* Your instructions
Below are the entries; output exactly the lines from the one containing "syn_inst: 9500" through the final line, inclusive.

(Stored items)
$ cat src/sv/msp_pkg.sv
// Package for the multi-stack shared pool: sizes, codes and the link store request.
// Used by the top level, the link store and the testbench; depends on nothing.
`default_nettype none

package msp_pkg;

    localparam int NUM_STACKS = 8;
    localparam int POOL_SLOTS = 64;

    localparam int SEL_W  = 3;
    localparam int DATA_W = 32;
    localparam int IDX_W  = (POOL_SLOTS > 1) ? $clog2(POOL_SLOTS) : 1;
    localparam int PTR_W  = $clog2(POOL_SLOTS + 1);
    localparam int HSEL_W = (NUM_STACKS > 1) ? $clog2(NUM_STACKS) : 1;

    localparam logic [PTR_W-1:0] NULL_PTR = PTR_W'(POOL_SLOTS);

    typedef enum logic {
        KIND_PUSH = 1'b0,
        KIND_POP  = 1'b1
    } kind_t;

    typedef enum logic [1:0] {
        STAT_DONE  = 2'd0,
        STAT_FULL  = 2'd1,
        STAT_EMPTY = 2'd2
    } status_t;

    typedef enum logic {
        S_IDLE,
        S_COMMIT
    } state_t;

    typedef struct packed {
        logic             re;
        logic [IDX_W-1:0] raddr;
        logic             we;
        logic [IDX_W-1:0] waddr;
        logic [PTR_W-1:0] wdata;
    } link_req_t;

endpackage

`default_nettype wire

$ cat src/sv/multi_stack_shared_pool.sv
// An accepted item moves to the commit state, from which its result word, with done high,
// is registered; busy is high for the one cycle in between.
// No new item is taken while busy, because of the dependent read and write of the
// link store (read at acceptance, rewritten in the commit cycle).
// Reset: all stacks empty, free list runs through the slots in order; no clearing pass.
// Top level of the multi-stack shared pool; depends on msp_pkg, msp_ram, msp_link_store.
`default_nettype none

module multi_stack_shared_pool (
    input  wire logic                        clk,
    input  wire logic                        rst_n,
    input  wire logic                        start,
    output logic                             busy,
    input  wire logic                        kind,
    input  wire logic [msp_pkg::SEL_W-1:0]   stack_sel,
    input  wire logic signed [31:0]          push_value,
    output logic                             done,
    output logic [1:0]                       status,
    output logic signed [31:0]               pop_value
);

    msp_pkg::state_t                state_reg, state_next;
    logic [msp_pkg::PTR_W-1:0]      stack_head_reg [msp_pkg::NUM_STACKS];
    logic [msp_pkg::PTR_W-1:0]      stack_head_next [msp_pkg::NUM_STACKS];
    logic [msp_pkg::PTR_W-1:0]      free_head_reg, free_head_next;
    logic                           ok_reg, ok_next;
    logic                           done_reg, done_next;
    msp_pkg::status_t               status_reg, status_next;
    logic [msp_pkg::DATA_W-1:0]     pop_value_reg, pop_value_next;

    msp_pkg::kind_t                 kind_reg;
    logic [msp_pkg::SEL_W-1:0]      sel_reg;
    logic [msp_pkg::DATA_W-1:0]     value_reg;
    logic [msp_pkg::PTR_W-1:0]      slot_reg, slot_next;

    logic                           accept;
    logic                           in_sel_ok;
    logic [msp_pkg::PTR_W-1:0]      in_head;
    logic [msp_pkg::HSEL_W-1:0]     in_hidx;
    logic [msp_pkg::HSEL_W-1:0]     cur_hidx;

    msp_pkg::link_req_t             link_req;
    logic [msp_pkg::PTR_W-1:0]      link_q;
    logic                           data_we;
    logic                           data_re;
    logic [msp_pkg::IDX_W-1:0]      data_raddr;
    logic [msp_pkg::DATA_W-1:0]     data_q;

    msp_link_store u_link (
        .clk   (clk),
        .rst_n (rst_n),
        .req   (link_req),
        .rdata (link_q)
    );

    msp_ram #(
        .WIDTH (msp_pkg::DATA_W),
        .DEPTH (msp_pkg::POOL_SLOTS)
    ) u_data_ram (
        .clk   (clk),
        .we    (data_we),
        .waddr (slot_reg[msp_pkg::IDX_W-1:0]),
        .wdata (value_reg),
        .re    (data_re),
        .raddr (data_raddr),
        .rdata (data_q)
    );

    assign busy     = (state_reg != msp_pkg::S_IDLE);
    assign accept   = start && !busy;
    assign in_hidx  = stack_sel[msp_pkg::HSEL_W-1:0];
    assign cur_hidx = sel_reg[msp_pkg::HSEL_W-1:0];
    assign in_sel_ok = (32'(stack_sel) < 32'(msp_pkg::NUM_STACKS));
    assign in_head  = stack_head_reg[in_hidx];

    always_ff @(posedge clk or negedge rst_n)
    begin
        if (!rst_n)
        begin
            state_reg     <= msp_pkg::S_IDLE;
            free_head_reg <= '0;
            ok_reg        <= 1'b0;
            done_reg      <= 1'b0;
            status_reg    <= msp_pkg::STAT_DONE;
            for (int i = 0; i < msp_pkg::NUM_STACKS; i++)
            begin
                stack_head_reg[i] <= msp_pkg::NULL_PTR;
            end
        end
        else
        begin
            state_reg      <= state_next;
            free_head_reg  <= free_head_next;
            ok_reg         <= ok_next;
            done_reg       <= done_next;
            status_reg     <= status_next;
            stack_head_reg <= stack_head_next;
        end
    end

    always_ff @(posedge clk)
    begin
        pop_value_reg <= pop_value_next;
        slot_reg      <= slot_next;
        if (accept)
        begin
            kind_reg  <= msp_pkg::kind_t'(kind);
            sel_reg   <= stack_sel;
            value_reg <= push_value;
        end
    end

    always_comb
    begin
        state_next      = state_reg;
        stack_head_next = stack_head_reg;
        free_head_next  = free_head_reg;
        ok_next         = ok_reg;
        slot_next       = slot_reg;
        done_next       = 1'b0;
        status_next     = status_reg;
        pop_value_next  = pop_value_reg;
        link_req        = '0;
        data_we         = 1'b0;
        data_re         = 1'b0;
        data_raddr      = in_head[msp_pkg::IDX_W-1:0];

        case (state_reg)
            msp_pkg::S_IDLE:
            begin
                if (accept)
                begin
                    if (msp_pkg::kind_t'(kind) == msp_pkg::KIND_PUSH)
                    begin
                        slot_next = free_head_reg;
                        ok_next   = in_sel_ok && (free_head_reg < msp_pkg::NULL_PTR);
                    end
                    else
                    begin
                        slot_next = in_head;
                        ok_next   = in_sel_ok && (in_head < msp_pkg::NULL_PTR);
                        data_re   = ok_next;
                    end
                    link_req.re    = ok_next;
                    link_req.raddr = slot_next[msp_pkg::IDX_W-1:0];
                    state_next     = msp_pkg::S_COMMIT;
                end
            end
            msp_pkg::S_COMMIT:
            begin
                done_next      = 1'b1;
                pop_value_next = '0;
                link_req.waddr = slot_reg[msp_pkg::IDX_W-1:0];
                if (kind_reg == msp_pkg::KIND_PUSH)
                begin
                    if (ok_reg)
                    begin
                        free_head_next            = link_q;
                        data_we                   = 1'b1;
                        link_req.we               = 1'b1;
                        link_req.wdata            = stack_head_reg[cur_hidx];
                        stack_head_next[cur_hidx] = slot_reg;
                        status_next               = msp_pkg::STAT_DONE;
                    end
                    else
                    begin
                        status_next = msp_pkg::STAT_FULL;
                    end
                end
                else
                begin
                    if (ok_reg)
                    begin
                        stack_head_next[cur_hidx] = link_q;
                        link_req.we               = 1'b1;
                        link_req.wdata            = free_head_reg;
                        free_head_next            = slot_reg;
                        pop_value_next            = data_q;
                        status_next               = msp_pkg::STAT_DONE;
                    end
                    else
                    begin
                        status_next = msp_pkg::STAT_EMPTY;
                    end
                end
                state_next = msp_pkg::S_IDLE;
            end
            default:
            begin
                state_next = msp_pkg::S_IDLE;
            end
        endcase
    end

    assign done      = done_reg;
    assign status    = status_reg;
    assign pop_value = pop_value_reg;

`ifndef SYNTHESIS
    a_commit_gives_result: assert property (@(posedge clk) disable iff (!rst_n)
        (state_reg == msp_pkg::S_COMMIT) |=> done_reg)
        else $error("commit cycle did not produce a result word");

    a_accept_to_commit: assert property (@(posedge clk) disable iff (!rst_n)
        (start && !busy) |=> (state_reg == msp_pkg::S_COMMIT))
        else $error("accepted word did not move to commit");

    a_fail_zero_value: assert property (@(posedge clk) disable iff (!rst_n)
        (done_reg && (status_reg != msp_pkg::STAT_DONE)) |-> (pop_value_reg == '0))
        else $error("failed operation returned a nonzero value");

    a_push_moves_free: assert property (@(posedge clk) disable iff (!rst_n)
        (state_reg == msp_pkg::S_COMMIT && ok_reg && kind_reg == msp_pkg::KIND_PUSH)
        |=> (free_head_reg != $past(free_head_reg)))
        else $error("successful push left the free head in place");

    a_result_not_busy: assert property (@(posedge clk) disable iff (!rst_n)
        done_reg |-> !busy)
        else $error("result word shown while busy");
`endif

endmodule

`default_nettype wire

$ cat src/sv/msp_ram.sv
// Generic single-write, single-read RAM with a registered read port.
// Stands alone; used for the slot data and slot link stores.
`default_nettype none

module msp_ram #(
    parameter int WIDTH = 32,
    parameter int DEPTH = 64,
    parameter int AW    = (DEPTH > 1) ? $clog2(DEPTH) : 1
) (
    input  wire logic             clk,
    input  wire logic             we,
    input  wire logic [AW-1:0]    waddr,
    input  wire logic [WIDTH-1:0] wdata,
    input  wire logic             re,
    input  wire logic [AW-1:0]    raddr,
    output logic      [WIDTH-1:0] rdata
);

    logic [WIDTH-1:0] mem [DEPTH];

    always_ff @(posedge clk)
    begin
        if (we)
        begin
            mem[waddr] <= wdata;
        end
        if (re)
        begin
            rdata <= mem[raddr];
        end
    end

endmodule

`default_nettype wire

$ cat src/sv/msp_link_store.sv
// Slot link store: a link RAM plus one valid bit per slot, so that an unwritten
// slot reads as its reset link (the next slot). Depends on msp_pkg and msp_ram.
`default_nettype none

module msp_link_store (
    input  wire logic                      clk,
    input  wire logic                      rst_n,
    input  wire msp_pkg::link_req_t        req,
    output logic [msp_pkg::PTR_W-1:0]      rdata
);

    logic [msp_pkg::POOL_SLOTS-1:0] valid_reg;
    logic                           hit_reg;
    logic [msp_pkg::PTR_W-1:0]      dflt_reg;
    logic [msp_pkg::PTR_W-1:0]      ram_q;

    msp_ram #(
        .WIDTH (msp_pkg::PTR_W),
        .DEPTH (msp_pkg::POOL_SLOTS)
    ) u_link_ram (
        .clk   (clk),
        .we    (req.we),
        .waddr (req.waddr),
        .wdata (req.wdata),
        .re    (req.re),
        .raddr (req.raddr),
        .rdata (ram_q)
    );

    always_ff @(posedge clk or negedge rst_n)
    begin
        if (!rst_n)
        begin
            valid_reg <= '0;
        end
        else if (req.we)
        begin
            valid_reg[req.waddr] <= 1'b1;
        end
    end

    always_ff @(posedge clk)
    begin
        if (req.re)
        begin
            hit_reg  <= valid_reg[req.raddr];
            dflt_reg <= msp_pkg::PTR_W'(req.raddr) + msp_pkg::PTR_W'(1);
        end
    end

    assign rdata = hit_reg ? ram_q : dflt_reg;

endmodule

`default_nettype wire

$ cat config.mk
export PLATFORM = sky130hd
export DESIGN_NAME = multi_stack_shared_pool
export DESIGN_NICKNAME = d
export VERILOG_FILES = /design/src/sv/msp_pkg.sv /design/src/sv/multi_stack_shared_pool.sv /design/src/sv/msp_ram.sv /design/src/sv/msp_link_store.sv
export SDC_FILE = /design/constraint.sdc
export NUM_CORES = 2
export LEC_CHECK = 0
export ABC_AREA = 1
export BUFFER_PORTS_ARGS = -buffer_cell sky130_fd_sc_hd__buf_2
export CORE_UTILIZATION = 55
export CTS_CLUSTER_DIAMETER = 120
export DETAILED_ROUTE_END_ITERATION = 8
export PLACE_DENSITY = 0.73
export SLEW_MARGIN = 20
export SYNTH_ARGS = -nofsm -noshare
export SYNTH_HDL_FRONTEND = slang
export SYNTH_HIERARCHICAL = 1
export SYNTH_SLANG_ARGS = --single-unit
export TNS_END_PERCENT = 1
$ cat constraint.sdc
create_clock -name clk -period 6.2 [get_ports clk]
set_input_delay 1.24 -clock clk [delete_from_list [all_inputs] [get_ports clk]]
set_output_delay 1.24 -clock clk [all_outputs]
set_load 0.02 [all_outputs]
Word-level counts from Yosys, hierarchy flattened
Memory sizes are Yosys's and may differ from the RTL's. A register that Yosys moved wholly into a read port is not among the register bits.
Cells that the tools add are included.
{"block": "op_classes", "n_addsub": 1, "n_reduce_logical": 7, "bitwise_logic": 4, "mux": 45, "order_cmp": 8}
{"op": "56-bit two-way mux", "count": 3}
{"op": "56-bit bitwise mux", "count": 2}
{"op": "7-bit two-way mux", "count": 15}
{"op": "64-bit OR", "count": 1}
{"op": "7-bit binary-select mux with 3-bit select", "count": 2}
{"op": "7-bit demux with 3-bit select", "count": 1}
{"op": "1-bit two-way mux", "count": 16}
{"op": "6-bit by 7-bit < comparator with 1-bit output, second input constant", "count": 2}
{"op": "7-bit < comparator, second input constant", "count": 2}
{"op": "14-bit two-way mux", "count": 1}
{"op": "4-bit greater-or-equal comparator, second input constant", "count": 2}
{"op": "3-bit inverter with 4-bit output", "count": 2}
{"op": "6-bit by 1-bit adder with 7-bit output, second input constant", "count": 1}
{"op": "1-bit binary-select mux with 6-bit select", "count": 1}
{"op": "1-bit demux with 6-bit select", "count": 1}
{"op": "6-bit by 1-bit greater-or-equal comparator with 1-bit output, second input constant", "count": 1}
{"op": "2-bit AND reduction", "count": 3}
{"op": "4-bit by 1-bit < comparator with 1-bit output, second input constant", "count": 1}
{"op": "2-bit two-way mux", "count": 2}
{"op": "1-bit logical AND", "count": 3}
{"op": "1-bit one-hot mux with 2 select lines", "count": 1}
{"op": "1-bit logical NOT", "count": 1}
{"op": "1-bit inverter", "count": 1}
{"block": "word_totals", "memories": 2, "input_bits": 39, "ff_bits": 215, "output_inout_bits": 36, "mem_bits_rw": 2496}
{"memory": "u_data_ram.mem", "words": 64, "word_bits": 32, "read_ports": 1, "rd_ports_with_merged_regs": 1, "wr": 1, "line_no": "msp_ram.sv:19", "source": "logic [WIDTH-1:0] mem [DEPTH];"}
{"memory": "u_link.u_link_ram.mem", "words": 64, "word_bits": 7, "read_ports": 1, "rd_ports_with_merged_regs": 1, "wr": 1, "line_no": "msp_ram.sv:19"}

Depth between registers and ports, before layout
{"block": "logic_depth", "word_depth": 12, "depth_mapped": 21, "ltp_nobuf": 15}

Modules after synthesis
Netlist, hierarchy kept.
{"module": "msp_ram (u_data_ram)", "area_each_um2": 83058.4, "n_inst": 1, "cells_per_inst": 6769}
{"module": "msp_ram (u_link.u_link_ram)", "area_each_um2": 18615.4, "n_inst": 1, "cells_per_inst": 1590}
{"module": "multi_stack_shared_pool", "area_each_um2": 6772.7, "n_inst": 1, "cells_per_inst": 795}
{"module": "msp_link_store", "area_each_um2": 3395.8, "n_inst": 1, "cells_per_inst": 346}

Least setup slack after synthesis
Ideal clock, no wire load.
{"block": "synth_timing", "path_type": "register to register", "start": "register state_reg (netlist: busy)", "end": "memory u_data_ram.mem[48][0], enable pin", "setup_slack_ps": 263, "t_required_ps": 5698, "stages_incl_launch_ff": 8, "synth_period_minus_slack_ps": 5937, "arrival_time_ps": 5434, "cell_sequence": "dfrtp_1 > buf_2 > inv_1 > clkbuf_1 > nor2_1 > clkbuf_1 > nand4_1 > nor4_1"}
{"block": "synth_between", "elab_chain_len": 3}
{"item": "start: declaration", "line_no": "multi_stack_shared_pool.sv:22", "source": "msp_pkg::state_t state_reg, state_next;"}
{"item": "start signal: assignment", "line_no": "multi_stack_shared_pool.sv:80", "source": "state_reg <= msp_pkg::S_IDLE;"}
{"item": "start signal: assignment", "line_no": "multi_stack_shared_pool.sv:92", "source": "state_reg <= state_next;"}
{"item": "1-bit two-way mux", "line_no": "multi_stack_shared_pool.sv:128", "source": "case (state_reg)"}
{"item": "named net data_we", "line_no": "multi_stack_shared_pool.sv:44", "source": "logic data_we;"}
{"item": "1-bit two-way mux", "line_no": "msp_ram.sv:23", "source": "if (we)"}
{"item": "1-bit two-way mux (implied by the code)", "line_no": "msp_ram.sv:25", "source": "mem[waddr] <= wdata;"}
{"item": "end: declaration", "line_no": "msp_ram.sv:19"}
The timed path passes the listed nets, and every way through them passes these cells.

Worst setup path after layout
{"block": "layout_timing", "start": "input port stack_sel[0] (netlist bit)", "end": "register u_data_ram.rdata[21] (read register of u_data_ram.mem), data pin"}
{"block": "layout_between", "elab_chain_len": 8}
{"item": "start: declaration", "line_no": "multi_stack_shared_pool.sv:15", "source": "input wire logic [msp_pkg::SEL_W-1:0] stack_sel,"}
{"item": "3-bit inverter with 4-bit output (implied by the code) *", "line_no": "multi_stack_shared_pool.sv:74", "source": "assign in_head = stack_head_reg[in_hidx];"}
{"item": "7-bit binary-select mux with 3-bit select *", "line_no": "multi_stack_shared_pool.sv:74"}
{"item": "7-bit two-way mux (implied by the code) * (2 in series)", "line_no": "multi_stack_shared_pool.sv:74"}
{"item": "named net in_head (one bit)", "line_no": "multi_stack_shared_pool.sv:38", "source": "logic [msp_pkg::PTR_W-1:0] in_head;"}
{"item": "7-bit < comparator", "line_no": "multi_stack_shared_pool.sv:141", "source": "ok_next = in_sel_ok && (in_head < msp_pkg::NULL_PTR);"}
{"item": "1-bit two-way mux", "line_no": "multi_stack_shared_pool.sv:133", "source": "if (msp_pkg::kind_t'(kind) == msp_pkg::KIND_PUSH)"}
{"item": "1-bit two-way mux", "line_no": "multi_stack_shared_pool.sv:131", "source": "if (accept)"}
{"item": "1-bit two-way mux", "line_no": "multi_stack_shared_pool.sv:128"}
{"item": "end: declaration", "line_no": "msp_ram.sv:16", "source": "output logic [WIDTH-1:0] rdata"}
Mark *: on every way through the listed nets, which the timed path passes. The rest lies on a longest branch. The select of a mux whose other input is x is not followed.
A chain may end at the register's enable or synchronous reset.

==> results.yml <==
cts:
  cts_tree: "done"
  clk_path_buf_depth: 4
  postCtsResizedCells: 0
  insertion_delay_ps: 980
  post_cts_buffers: 0
  cts_root_buf: "clkbuf_16"
  clkTransAtPathRegs_ps: 60
  clkSinkCount: 2750
  cts_buffers: 288
  cts_hold_buf: 0
  ctsHtreeMaxLevel: 5
timing:
  fmax_mhz: 215.5
  grt_setup_unrepaired: "false"
  layout_min_cycle_time_ps: 4641
  tns_ps: 0
  finalHoldWorstSlack_ps: 426.8
  slew_violations: 0
  report.final.hold_viol_count: 0
  slew_headroom_pct: 24.10
  fin_skew_ps: 108.5
  setup_viol: 0
  worst_pin_slew_ps: 1136
  post-route-period-util_pct: 74.85
drt:
  drt_iter0_drc: 11632
  num_vias: 76373
  drt_pre_antenna_iters: 6
  antenna_left: 0
  routed_wl_microns: 315300
  routed_via_density: 6.162
  avgRoutedWirePerCell_microns: 25.44
  drc: 0
min_path:
  hold_path_class: "in2async"
synthesis:
  yosys.area.top_type_share_pct: 70.29
  synth_compound_area_share_pct: 0.8726
  synth_nets: 9540
  syn_inst: 9500
  synth_flop_cell: "edfxtp_1"
  ys_seq_elements: 2750
  synth_edf_count: 2618
  synthMuxAreaShare_pct: 0.08055
  syn_area_sq_um: 111800
  synth_cell_types: 36
  synthSimpleGateAreaFrac_pct: 22.40
  synth_top_family_by_area: "simple AND/OR/NAND/NOR gates"
  ys_seq_area_share_pct: 73.25
  yosysTopAreaCell: "edfxtp_1"
  synth_fa_ha_area_share_pct: 0.01119
  synth.area.top_cells: "edfxtp_1 (70%), nand3_1 (11%), nand2_1 (11%)"
  ys_async_sr_fraction_pct: 4.800
  yosysWarningCount: 6
  synth.avg_cell_area_sq_um: 11.77
  synth_xor_area_share_pct: 0.03132
worst_setup_path:
  path_max_fanout: 143
  critPathRequiredTime_ps: 6990
  start_kind: "primary input"
  worstPathArrival_ps: 5430
  path_cells: "buf_2, inv_1, nand2_1, nand3_1, nand3_1, nand2_1, inv_8, inv_16, buf_12, buf_4, nand2_1, nand3_1, nand3_1, nand3_1, nand3_1, nand2_1, nand2_1, nand2_1"
  timing_worst_setup_path_type: "in2reg"
  max_stage_delay_ps: 580
  rr_worst_depth: 7
  slowest_stage: "inv_1"
  worstSetupEndpointType: "flip-flop"
grt:
  grt_start_max_net_pins: 144
  antenna_found_initial: 12
  grt_pass1_wl_microns: 461600
  grt_overflow: 0
  grt_pass1_vias: 72820
  grt_usage_pct: 30.41
power:
  leakagePower_nw: 44.91
  p_sw_mw: 11.98
  power_density_nw_per_um2: 351.4
  clockPowerShare_pct: 37.0
  power_frac_comb_pct: 15.2
  ir_drop_mv: 0.2819
  power_mw: 43.67
  internal-power_mw: 31.69
  p_sw_share_pct: 27.43
  pwr-share-seq_pct: 47.8
die:
  rows: 165
  die_y_microns: 452.9
  ioPinCount: 75
  die_area_sq_um: 205200
  coreArea_sq_um: 202100
  die_w_microns: 452.9
  start_util_pct: 55.34
layout:
  fillers: 14949
  finalNetCount: 9565
  syn_to_final_growth_pct: 11.11
  largest_register_ff_count: 2048
  most-common-layout-cells: "nand2_1 (3173), edfxtp_1 (2618), nand3_1 (2416)"
  layout-drive-gt1-share_pct: 8.389
  final_common_cell: "nand2_1"
placement:
  port_buffers: 74
  dp_hpwl_microns: 171700
  gp_congestion: 0.9230
outcome:
  status: "complete, no violations"
flow_run:
  drv_cap: 0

* Task response
  syn_inst: 9500
  synth_flop_cell: "edfxtp_1"
  ys_seq_elements: 2750
  synth_edf_count: 2618
  synthMuxAreaShare_pct: 0.08055
  syn_area_sq_um: 111800
  synth_cell_types: 36
  synthSimpleGateAreaFrac_pct: 22.40
  synth_top_family_by_area: "simple AND/OR/NAND/NOR gates"
  ys_seq_area_share_pct: 73.25
  yosysTopAreaCell: "edfxtp_1"
  synth_fa_ha_area_share_pct: 0.01119
  synth.area.top_cells: "edfxtp_1 (70%), nand3_1 (11%), nand2_1 (11%)"
  ys_async_sr_fraction_pct: 4.800
  yosysWarningCount: 6
  synth.avg_cell_area_sq_um: 11.77
  synth_xor_area_share_pct: 0.03132
worst_setup_path:
  path_max_fanout: 143
  critPathRequiredTime_ps: 6990
  start_kind: "primary input"
  worstPathArrival_ps: 5430
  path_cells: "buf_2, inv_1, nand2_1, nand3_1, nand3_1, nand2_1, inv_8, inv_16, buf_12, buf_4, nand2_1, nand3_1, nand3_1, nand3_1, nand3_1, nand2_1, nand2_1, nand2_1"
  timing_worst_setup_path_type: "in2reg"
  max_stage_delay_ps: 580
  rr_worst_depth: 7
  slowest_stage: "inv_1"
  worstSetupEndpointType: "flip-flop"
grt:
  grt_start_max_net_pins: 144
  antenna_found_initial: 12
  grt_pass1_wl_microns: 461600
  grt_overflow: 0
  grt_pass1_vias: 72820
  grt_usage_pct: 30.41
power:
  leakagePower_nw: 44.91
  p_sw_mw: 11.98
  power_density_nw_per_um2: 351.4
  clockPowerShare_pct: 37.0
  power_frac_comb_pct: 15.2
  ir_drop_mv: 0.2819
  power_mw: 43.67
  internal-power_mw: 31.69
  p_sw_share_pct: 27.43
  pwr-share-seq_pct: 47.8
die:
  rows: 165
  die_y_microns: 452.9
  ioPinCount: 75
  die_area_sq_um: 205200
  coreArea_sq_um: 202100
  die_w_microns: 452.9
  start_util_pct: 55.34
layout:
  fillers: 14949
  finalNetCount: 9565
  syn_to_final_growth_pct: 11.11
  largest_register_ff_count: 2048
  most-common-layout-cells: "nand2_1 (3173), edfxtp_1 (2618), nand3_1 (2416)"
  layout-drive-gt1-share_pct: 8.389
  final_common_cell: "nand2_1"
placement:
  port_buffers: 74
  dp_hpwl_microns: 171700
  gp_congestion: 0.9230
outcome:
  status: "complete, no violations"
flow_run:
  drv_cap: 0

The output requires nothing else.